Houston’s energy and mining-related job growth is accelerating as oilfield activity expands. High energy prices have been a boon to the region, and retail fuel prices have begun to ease. The local labor market continues to post strong improvement with above-trend job growth and falling unemployment.
Oil and Gas
Houston Payrolls Accelerate After Lagging Nation for Two Years
The recovery in Houston’s oil and gas payrolls—oil and gas extraction and support activities for mining—has lagged the rest of Texas and the U.S. for most of the pandemic. The number of Houston oil and gas jobs rose to 64,330 in July, while the total in the rest of Texas reached 127,132. Oil and gas employment jobs outside of Texas totaled 149,860 (Chart 1).
While much of the industry is headquartered in Houston, employment growth has been concentrated in West Texas and other producing regions where oilfield services jobs have driven growth.
Houston’s Broader Oil and Gas Mining Sectors Picking Up
The average West Texas Intermediate crude oil price in July was $110 per barrel, down from $117 in June. The active U.S. rig count (indexed to the price of oil in the chart) continued its steady pace of increases, rising to 719 for the month (Chart 2). Higher oil, natural gas and natural gas liquids prices (such as ethane, propane and butane) have spurred the growth of many private exploration and production companies. They now make up most of the drilling activity in major basins as opposed to publicly traded firms.
Oil and gas jobs extend beyond mining in Houston, a major energy hub. Oilfield machinery manufacturing, fabricated metals, pipeline transportation, and engineering and related services are all highly correlated with drilling activity. These mining-related sectors make up the majority of Houston’s energy base and have picked up in recent months as industry spending slowly recovers. Combined, Houston’s mining-related payrolls totaled 211,800 jobs in June.
Fuel Prices Ease Due to Softening Oil Prices
Nominal retail gasoline prices in Houston have been falling for seven weeks. Regular gasoline fell from $4.62 per gallon the week of June 13, 2022, to $3.72 the week of Aug. 1. On-highway diesel fell from a high of $5.45 per gallon the week of June 20 to $4.80 the week of Aug. 1 (Chart 3).
Easing fuel prices were driven in part by declines in benchmark Brent crude, which slipped from an average of $3.03 per gallon the week of June 6, 2022, to $2.44 the week of Aug. 1. There are also signs that U.S. fuel consumption is slowing. However, while high energy prices are taxing for consumers, they tend to produce a tailwind for Houston’s economy.

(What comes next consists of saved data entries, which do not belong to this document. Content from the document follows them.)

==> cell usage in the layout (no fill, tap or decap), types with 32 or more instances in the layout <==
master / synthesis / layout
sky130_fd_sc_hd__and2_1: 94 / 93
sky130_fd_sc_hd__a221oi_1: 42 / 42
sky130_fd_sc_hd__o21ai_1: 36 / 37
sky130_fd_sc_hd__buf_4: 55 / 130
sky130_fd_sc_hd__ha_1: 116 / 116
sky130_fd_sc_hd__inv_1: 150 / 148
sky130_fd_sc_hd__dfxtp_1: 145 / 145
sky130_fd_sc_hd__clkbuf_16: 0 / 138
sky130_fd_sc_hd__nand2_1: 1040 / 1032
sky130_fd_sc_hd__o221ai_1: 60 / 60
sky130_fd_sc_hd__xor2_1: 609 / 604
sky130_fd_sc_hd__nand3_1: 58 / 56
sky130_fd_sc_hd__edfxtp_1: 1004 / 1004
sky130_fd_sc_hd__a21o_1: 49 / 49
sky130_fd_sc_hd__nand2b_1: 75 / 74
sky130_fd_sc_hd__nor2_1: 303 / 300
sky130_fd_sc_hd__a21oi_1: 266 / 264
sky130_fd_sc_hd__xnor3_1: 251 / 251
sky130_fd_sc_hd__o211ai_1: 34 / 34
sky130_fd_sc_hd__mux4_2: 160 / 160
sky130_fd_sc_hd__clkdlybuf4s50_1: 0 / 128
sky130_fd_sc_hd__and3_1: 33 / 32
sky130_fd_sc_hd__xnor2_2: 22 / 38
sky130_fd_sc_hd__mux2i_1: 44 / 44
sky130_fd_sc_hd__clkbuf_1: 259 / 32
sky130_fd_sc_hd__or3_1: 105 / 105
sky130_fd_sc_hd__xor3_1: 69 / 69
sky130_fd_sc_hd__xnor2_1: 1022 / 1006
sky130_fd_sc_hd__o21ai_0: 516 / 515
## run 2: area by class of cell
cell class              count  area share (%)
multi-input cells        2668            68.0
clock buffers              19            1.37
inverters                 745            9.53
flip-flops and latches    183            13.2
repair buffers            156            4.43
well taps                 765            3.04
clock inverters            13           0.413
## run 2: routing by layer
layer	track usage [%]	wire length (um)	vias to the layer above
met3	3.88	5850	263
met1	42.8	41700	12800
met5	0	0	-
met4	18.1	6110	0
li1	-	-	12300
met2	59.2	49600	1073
Context: an optimization exercise on an open-source flow, tuned for small area. The choices shown serve that exercise and are no tape-out recipe. Only simulation tests tie the RTL to the original design; equivalence was not proved. Power figures rest on the tool's default switching activity, not on a simulated workload.

==> 07-10 <==
// odin_neuron_update
module odin_neuron_update (
    input  wire          CLK,
    input  wire [127:0]  NEUR_STATE,                
    input  wire [ 31:0]  SYNARRAY_RDATA,            
    input  wire          SYN_SIGN,                  
    input  wire [  2:0]  NEUR_ADDR_LSB,             
    input  wire [  4:0]  CTRL_NEUR_VIRTS,           
    input  wire          CTRL_NEUR_EVENT,           
    input  wire          CTRL_NEUR_TREF,            
    input  wire          CTRL_NEUR_BURST_END,       
    input  wire          SPI_PROPAGATE_UNMAPPED_SYN,
    output reg  [ 57:0]  NEUR_STATE_NEXT,           
    output reg           NEUR_V_UP_NEXT,
    output reg           NEUR_V_DOWN_NEXT,
    output reg  [  6:0]  NEUR_EVENT_OUT,
    output wire [ 14:0]  NEUR_STATE_MONITOR
);
==> flow/config.mk <==
export PLATFORM = sky130hd
export DESIGN_NAME = odin_neuron_update
export DESIGN_NICKNAME = odin_neuron_update
export VERILOG_FILES = /design/flow/design.v
export SDC_FILE = /design/flow/constraint.sdc
export NUM_CORES = 4
export LEC_CHECK = 0
export CAP_MARGIN = 20
export CORE_MARGIN = 2
export CORE_UTILIZATION = 50
export CTS_BUF_LIST = sky130_fd_sc_hd__clkbuf_8
export GPL_TIMING_DRIVEN = 0
export SLEW_MARGIN = 20
==> flow/constraint.sdc <==
create_clock -name core_clock -period 12.0 [get_ports {CLK}]
set_input_delay 2.4000 -clock core_clock [delete_from_list [all_inputs] [get_ports {CLK}]]
set_output_delay 2.4000 -clock core_clock [all_outputs]
set_load 0.01 [all_outputs]
standard.sh (not shown) runs the stock make flow with config.mk's settings and CLKGATE_MAP_FILE= SYNTH_SCRIPT=/design/flow/synth_recipe.tcl, a recipe that flattens the netlist after the stock synthesis.
==> flow/flow/run.sh <==
#!/bin/bash
# Own layout flow: the standard ORFS flow, with two changes.
#  - Synthesis (own_synth.tcl): the standard synthesis script, except that
#    arithmetic is left as plain gates for ABC (no full/half adder cell
#    extraction) and ABC uses an area-oriented script (abc_area_deep.script).
#    The registers, their names and cell types are those of the standard synthesis.
#  - Port buffers use the smallest buffer cell (buf_1) instead of the one
#    buffer_ports picks by default.
set -euo pipefail
W=$(pwd)
sed -e "s#@ABC_SCRIPT@#$W/flow/abc_area_deep.script#" -e "s#@FLOW_SYNTH@#$W/synth_recipe.tcl#" flow/own_synth.tcl > own_synth.tcl
bash standard.sh \
  SYNTH_SCRIPT=$W/own_synth.tcl \
  "BUFFER_PORTS_ARGS=-buffer_cell sky130_fd_sc_hd__buf_1" \
  finish > standard_flow.log 2>&1
==> flow/flow/abc_area_deep.script <==
strash
&get -n
&deepsyn -T 60
&put
dch -f
amap -F 4 -A 8
topo
stime -c
==> flow/flow/own_synth.tcl <==
# The standard synthesis (synth_recipe.tcl) with two changes: arithmetic is
# left as plain gates for ABC (no full/half adder cell extraction), and ABC
# runs an area-oriented script instead of ORFS's speed script.
proc extract_fa {args} { puts "own flow: full/half adder extraction skipped" }
proc abc {args} {
  set i [lsearch -exact $args -script]
  if { $i >= 0 } { set args [lreplace $args $i [expr {$i + 1}] -script @ABC_SCRIPT@] }
  yosys abc {*}$args
}
source @FLOW_SYNTH@
==> inputs of 01-18, as changes to 07-10 <==
==> flow/flow/run.sh (replaced) <==
#!/bin/bash
# Own layout flow: the standard ORFS flow, with two changes.
#  - Synthesis (own_synth.tcl): the standard synthesis script, except that
#    arithmetic is left as plain gates for ABC (no full/half adder cell
#    extraction) and ABC uses an area-oriented script (abc_area_deep.script).
#    The registers, their names and cell types are those of the standard synthesis.
#  - Port buffers use the smallest buffer cell (buf_1) instead of the one
#    buffer_ports picks by default.
#  - Clock tree synthesis inserts no dummy loads.
set -euo pipefail
W=$(pwd)
sed -e "s#@ABC_SCRIPT@#$W/flow/abc_area_deep.script#" -e "s#@FLOW_SYNTH@#$W/synth_recipe.tcl#" flow/own_synth.tcl > own_synth.tcl
bash standard.sh \
  SYNTH_SCRIPT=$W/own_synth.tcl \
  "BUFFER_PORTS_ARGS=-buffer_cell sky130_fd_sc_hd__buf_1" \
  "CTS_ARGS=-sink_clustering_enable -repair_clock_nets -dont_use_dummy_load -buf_list sky130_fd_sc_hd__clkbuf_8" \
  finish > standard_flow.log 2>&1
==> flow/flow/abc_area_deep.script (replaced) <==
strash
&get -n
&deepsyn -T 240
&put
dch -f
amap -F 4 -A 8
topo
stime -c
==> inputs of 12-16, as changes to 07-10 <==
--- a/flow/design.v
+++ b/flow/design.v
@@ -183,31 +183,28 @@
     wire [3:0] tlcnt_inc = tlcnt + 4'b1;
     wire       tl_eq     = (tlcnt_inc == thrleak);        
     wire       thr_leak  = tl_en & tl_eq;
     wire [3:0] tlcnt_n   = tl_en ? (tl_eq ? 4'b0 : tlcnt_inc) : tlcnt;
     wire [3:0] pat       = st + {1'b0, thr};
     wire       tm_up     = thr_sel_of ? spike : ovfl_exc;
     wire       tm_dn     = ~thr_sel_of & ovfl_inh;
-    wire [3:0] tm_b      = tm_up ? (burst_incr ? {1'b0, inc3} : 4'd1) : ((tm_dn | ~thrmod[3]) ? 4'hF : 4'd1);
-    wire [3:0] tm_sum    = thrmod + tm_b;
+    wire [3:0] tm_sum_up = thrmod + (burst_incr ? {1'b0, inc3} : 4'd1);
+    wire [3:0] tm_sum_nu = thrmod + ((tm_dn | ~thrmod[3]) ? 4'hF : 4'd1);
     wire       tm_sat    = ((4'b0111 - teff) < {1'b0, inc3});
+    wire [3:0] tm_up_v   = burst_incr ? (tm_sat ? 4'b0111 : tm_sum_up) : ((teff == 4'b0111) ? thrmod : tm_sum_up);
+    wire [3:0] tm_nu_v   = tm_dn ? ((teff == 4'b0001) ? thrmod : tm_sum_nu) :
+                           ((thr_leak & |thrmod) ? tm_sum_nu : thrmod);
     reg  [3:0] thrmod_n;
     always @(*) begin
         if (acc_en)
             thrmod_n = ~tref ? thrmod : (~pat[3] ? st : (st[3] ? (4'b0001 - {1'b0, thr}) : (4'b0111 - {1'b0, thr})));
         else if (~thrvar_en)
             thrmod_n = thrmod;
-        else if (tm_up)
-            thrmod_n = burst_incr ? (tm_sat ? 4'b0111 : tm_sum) : ((teff == 4'b0111) ? thrmod : tm_sum);
-        else if (tm_dn)
-            thrmod_n = (teff == 4'b0001) ? thrmod : tm_sum;
-        else if (thr_leak & |thrmod)
-            thrmod_n = tm_sum;
         else
-            thrmod_n = thrmod;
+            thrmod_n = tm_up ? tm_up_v : tm_nu_v;
     end
     wire       inhin_n   = (inhin_en & ~refrac & ((-core) == teff)) ? 1'b1 :
                            ((stim_zero & inhin_lock) ? 1'b0 : inhin_lock);
     wire       refrac_n  = (spike | inhin_n) ? (~dap_en & |rfr & ~reson_en) : (core_i_z ? 1'b0 : refrac);
     wire [3:0] core_n    = spike ? ((dap_en | reson_en) ? {1'b0, rfr} : -{1'b0, rfr}) : core_i;
     wire [1:0] rs_n      = (spike & reson_en) ? 2'd1 : rs_i;
     wire       spklat_ev = spklat_en & core_i_th & (core != teff);
@@ -246,30 +243,37 @@
     wire [2:0] m_cal     = lif ? S[80:78]  : cal;
     wire       m_spike   = lif ? lif_spike : spike;
     wire       cc_en     = m_ca_en & |m_caleak & tref;
     wire [4:0] ccnt_inc  = m_ccnt + 5'b1;
     wire       cc_eq     = (ccnt_inc == m_caleak);        
     wire       ca_leak   = cc_en & cc_eq;
     wire [4:0] ccnt_n    = cc_en ? (cc_eq ? 5'b0 : ccnt_inc) : m_ccnt;
-    wire       cal_inc   = m_ca_en & m_spike & ~ca_leak & ~&m_cal;
-    wire       cal_dec   = m_ca_en & ca_leak & ~m_spike & |m_cal;
-    wire [3:0] cal_sum   = {1'b0, m_cal} + {1'b0, cal_inc ? ((~lif & burst_incr) ? inc3 : 3'd1) : 3'b111};
-    wire [2:0] cal_n     = cal_inc ? (cal_sum[3] ? 3'b111 : cal_sum[2:0]) : (cal_dec ? cal_sum[2:0] : m_cal);
+    wire       cal_inc1  = m_ca_en & ~ca_leak & ~&m_cal;           
+    wire       cal_dec0  = m_ca_en &  ca_leak &  |m_cal;           
+    wire [3:0] cal_sum1  = {1'b0, m_cal} + {1'b0, (~lif & burst_incr) ? inc3 : 3'd1};
+    wire [2:0] cal_n1    = cal_inc1 ? (cal_sum1[3] ? 3'b111 : cal_sum1[2:0]) : m_cal;
+    wire [2:0] cal_n0    = cal_dec0 ? m_cal - 3'b1 : m_cal;
+    wire [2:0] cal_n     = m_spike ? cal_n1 : cal_n0;
     wire [4:0] lif_cnt_n = ccnt_n;
     wire [2:0] lif_cal_n = cal_n;
     wire [2:0] m_th1      = lif ? S[28:26] : ca_theta1;
     wire [2:0] m_th2      = lif ? S[31:29] : ca_theta2;
     wire [2:0] m_th3      = lif ? S[34:32] : ca_theta3;
-    wire       ca_win1    = (m_th1 <= cal_n);
-    wire       lif_mem_ge = (lif_core_n >= S[25:18]);
-    wire       izh_mem_ge = (core_n[2:0] >= thetamem);
-    wire       mem_hi     = lif ? lif_mem_ge  : (~core_n[3] &  izh_mem_ge);
-    wire       mem_lo     = lif ? ~lif_mem_ge : (~core_n[3] & ~izh_mem_ge);
-    wire       v_up       = m_ca_en & mem_hi & ca_win1 & (cal_n < m_th3);
-    wire       v_down     = m_ca_en & mem_lo & ca_win1 & (cal_n < m_th2);
+    wire [3:0] izh_core_s = (dap_en | reson_en) ? {1'b0, rfr} : -{1'b0, rfr};
+    wire       mem_hi1    = lif ? (S[25:18] == 8'd0) : (~izh_core_s[3] & (izh_core_s[2:0] >= thetamem));
+    wire       mem_lo1    = lif ? (S[25:18] != 8'd0) : (~izh_core_s[3] & (izh_core_s[2:0] <  thetamem));
+    wire       mem_ge0    = lif ? (lif_core_i >= S[25:18]) : (core_i[2:0] >= thetamem);
+    wire       mem_hi0    = lif ?  mem_ge0 : (~core_i[3] &  mem_ge0);
+    wire       mem_lo0    = lif ? ~mem_ge0 : (~core_i[3] & ~mem_ge0);
+    wire       v_up1      = m_ca_en & mem_hi1 & (m_th1 <= cal_n1) & (cal_n1 < m_th3);
+    wire       v_down1    = m_ca_en & mem_lo1 & (m_th1 <= cal_n1) & (cal_n1 < m_th2);
+    wire       v_up0      = m_ca_en & mem_hi0 & (m_th1 <= cal_n0) & (cal_n0 < m_th3);
+    wire       v_down0    = m_ca_en & mem_lo0 & (m_th1 <= cal_n0) & (cal_n0 < m_th2);
+    wire       v_up       = m_spike ? v_up1   : v_up0;
+    wire       v_down     = m_spike ? v_down1 : v_down0;
     reg lif_q;
     always @(posedge CLK) begin
         lif_q            <= lif;
         NEUR_STATE_NEXT  <= lif ? {S[127:86], lif_cnt_n, lif_cal_n, lif_core_n}
                                 : {S[127:125], izh_n};
         NEUR_V_UP_NEXT   <= v_up;
         NEUR_V_DOWN_NEXT <= v_down;
==> flow/flow/run.sh (replaced) <==
#!/bin/bash
# Own layout flow: the standard ORFS flow, with two changes.
#  - Synthesis (own_synth.tcl): the standard synthesis script, except that
#    arithmetic is left as plain gates for ABC (no full/half adder cell
#    extraction) and ABC uses an area-oriented script (abc_area_deep.script).
#    The registers, their names and cell types are those of the standard synthesis.
#  - Port buffers use the smallest buffer cell (buf_1) instead of the one
#    buffer_ports picks by default.
#  - Clock tree synthesis inserts no dummy loads.
set -euo pipefail
W=$(pwd)
sed -e "s#@ABC_SCRIPT@#$W/flow/abc_area_deep.script#" -e "s#@FLOW_SYNTH@#$W/synth_recipe.tcl#" flow/own_synth.tcl > own_synth.tcl
bash standard.sh \
  SYNTH_SCRIPT=$W/own_synth.tcl \
  "BUFFER_PORTS_ARGS=-buffer_cell sky130_fd_sc_hd__buf_1" \
  "CTS_ARGS=-sink_clustering_enable -repair_clock_nets -dont_use_dummy_load -buf_list sky130_fd_sc_hd__clkbuf_8 -sink_clustering_size 30 -sink_clustering_max_diameter 150" \
  finish > standard_flow.log 2>&1
==> flow/flow/abc_area_deep.script (replaced) <==
strash
&get -n
&deepsyn -T 600
&put
dch -f
amap -F 4 -A 8
topo
stime -c
- CORE_UTILIZATION: 50 -> 70
==> run summary <==
Power per unit of standard cell area: 07-10 103 nW/µm²; 01-18 95.7 nW/µm²; 12-16 -
Worst setup path end: 07-10 NEUR_V_UP_NEXT$_DFF_P_; 01-18 NEUR_V_DOWN_NEXT$_DFF_P_; 12-16 -
Uppermost signal routing layer after detailed routing: 07-10 met4; 01-18 met4; 12-16 -
Switch share: 07-10 0.391; 01-18 0.388; 12-16 -
Fraction of the mapped netlist area in compound gates: 07-10 0.430; 01-18 0.416; 12-16 0.419
Register share of total power: 07-10 0.348; 01-18 0.373; 12-16 -
Critical path depth: 07-10 67; 01-18 65; 12-16 -
Sequential portion of the cell area: 07-10 0.188; 01-18 0.188; 12-16 -
DR WL met3: 07-10 2290 µm; 01-18 2240 µm; 12-16 -
Placed instance area: 07-10 6430 µm²; 01-18 6400 µm²; 12-16 6510 µm²
Die area: 07-10 11400 µm²; 01-18 11300 µm²; 12-16 -
Max-cap violation count: 07-10 0; 01-18 0; 12-16 -
Outcome: 07-10 complete, no violations; 01-18 finished with violations; 12-16 stopped before the end
Last stage reached: 07-10 -; 01-18 -; 12-16 global routing (5_1_grt)
Layout check failures: 07-10 -; 01-18 setup timing; 12-16 -
Arrival time at the worst endpoint: 07-10 11.78 ns; 01-18 12.26 ns; 12-16 -
Post-synth top area share: 07-10 0.259; 01-18 0.261; 12-16 0.252
Total number of sequential cells: 07-10 68; 01-18 68; 12-16 -
Worst-case hold path end point: 07-10 NEUR_STATE_NEXT[55]$_DFF_P_; 01-18 NEUR_STATE_NEXT[55]$_DFF_P_; 12-16 -
Max-slew headroom: 07-10 0.335; 01-18 0.407; 12-16 -
Fin worst setup slack: 07-10 0.456 ns; 01-18 -0.0217 ns; 12-16 -
CTS clock-pin slew for the worst setup and hold paths: 07-10 0.08 ns; 01-18 0.07 ns; 12-16 -
Count of filler cells inserted in the layout: 07-10 970; 01-18 965; 12-16 -
Placeable Area: 07-10 10300 µm²; 01-18 10200 µm²; 12-16 -
Remaining antenna violation count after routing: 07-10 0; 01-18 0; 12-16 -

## separate check: timing with driven ports
The flow's constraints put no driver on any port. The routed layouts listed below were extracted and timed again, unchanged, in two steps. Step 1, drivers: a clkbuf_16 drives CLK and a buf_2 each remaining input, both assumed. Step 2 adds t to the input delays and takes it off the output delays; t is the mean of the earliest and latest rising clock arrival at the registers after step 1. Input paths then give back, and output paths get back, about the clock's delay inside the block. Slacks: no drivers / after step 1 / after step 2; pairs: no drivers / after step 1.
run | t (ns) | slack for setup (ns) | worst setup path after step 2 | worst register clock-pin slew, ns | cell pins on the clock port's net
07-10 | 0.386 | 0.456 / 0.469 / 0.084 | input to register | 0.09 / 0.09 | 1
01-18 | 0.385 | -0.022 / -0.043 / -0.428 | input to register | 0.08 / 0.08 | 1
For 01-18, which loses most, drivers alone change the setup slack by -0.021 ns; drivers and shift together by -0.406 ns.
This design comes from an exercise in tuning for small area on the open sky130 flow, not from production work. Only simulation tests tie the RTL to the original design; equivalence was not proved.

Design multiply_matrix, start of the top module:
module multiply_matrix
(
    input clk,
    input load,
	input load_w,
	input [159:0] c,
    input [63:0] a,
	input [63:0] b,
    output logic [159:0] out
);
	logic [63:0] w [0:7];
	logic [63:0] a1;
	logic [31:0] a2;
	logic [47:0] e2, e3;
	logic [8:0] n2, n3;
	logic [159:0] s0a, s0b, s1a, s1b;
	logic [159:0] s [2:7];
	logic [47:0] e_lo, e_hi;
	logic [8:0] n_lo, n_hi;
	booth_enc enc_lo (.a(a1[31:0]), .e(e_lo), .n(n_lo));
	booth_enc enc_hi (.a(a2), .e(e_hi), .n(n_hi));
	logic [15:0] nzn2, nzn3;
	assign nzn2 = e2[15:0] & e2[31:16];
	assign nzn3 = e3[15:0] & e3[31:16];
	logic [159:0] t0a, t0b, t1a, t1b, sum;
	genvar j;
	generate
		for (j = 0; j < 8; j = j + 1) begin : g_dot
			dot_lo dl (.onen(e2[15:0]), .twon(e2[31:16]), .negn(e2[47:32]), .nzn(nzn2), .w(w[j][31:0]),
				.acc0(c[20*j +: 20]), .n(n2), .sa(t0a[20*j +: 20]), .sb(t0b[20*j +: 20]));
			dot_hi dh (.onen(e3[15:0]), .twon(e3[31:16]), .negn(e3[47:32]), .nzn(nzn3), .w(w[j][63:32]),
  ...
Size: about 11000 cells after synthesis, ~450 I/O pins, roughly 170000 sq um of cells after synthesis.
Settings: LEC_CHECK=0, CAP_MARGIN=20, CORE_MARGIN=2, CORE_UTILIZATION=40, SLEW_MARGIN=20, SYNTH_HIERARCHICAL=1; clock period 5.0 ns.
run.sh (not shown) runs the stock make flow with config.mk's settings and CLKGATE_MAP_FILE= SYNTH_SCRIPT=/design/flow/synth_recipe.tcl, a recipe that flattens the netlist after the stock synthesis.
Change:
CTS_BUF_LIST = sky130_fd_sc_hd__clkbuf_4 sky130_fd_sc_hd__clkbuf_8   (was default)
CTS_CLUSTER_DIAMETER = 60   (was default)
CTS_CLUSTER_SIZE = 20   (was default)
=> The new run finished with timing, DRC and antenna clean; sequential share of layout area is higher by 0.54 points; synthesized cell count does not change; count of clock-buffer cells in the layout is lower by 24; wire length is about the same; area after synthesis stays the same.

Job Growth Accelerates in July
Houston payrolls accelerated from May to June when compared with the year-to-date pace of growth. One-month changes can be volatile and are subject to substantial revision, but the annualized growth rate of employment was 7.2 percent in June, while the year-to-date pace was 5.2 percent (Chart 4).
Year to date, the fastest rate of growth has been in the mining and construction sectors, which added 4,630 jobs and 13,240 jobs, respectively. However, the bulk of the jobs added this year were in Houston’s trade, transportation and utilities (18,870 jobs) and leisure and hospitality (15,020) sectors.
Labor Market Tightening
The unemployment rate in Houston edged down to 4.6 percent in June, and in Texas overall, it dropped to 4.1 percent—a continuation of the steady improvements that have occurred throughout the pandemic (Chart 5). By comparison, the unemployment rate in the nation overall was 3.6 percent in June and 3.5 percent in July.
Part of the reason for the difference between the region and the U.S. is the recovery of the region’s labor force to above prepandemic levels. From February 2020 to June 2022, Houston’s labor force grew 1.7 percent, and Texas’ grew a whopping 4.3 percent. However, the national labor force has not yet fully recovered.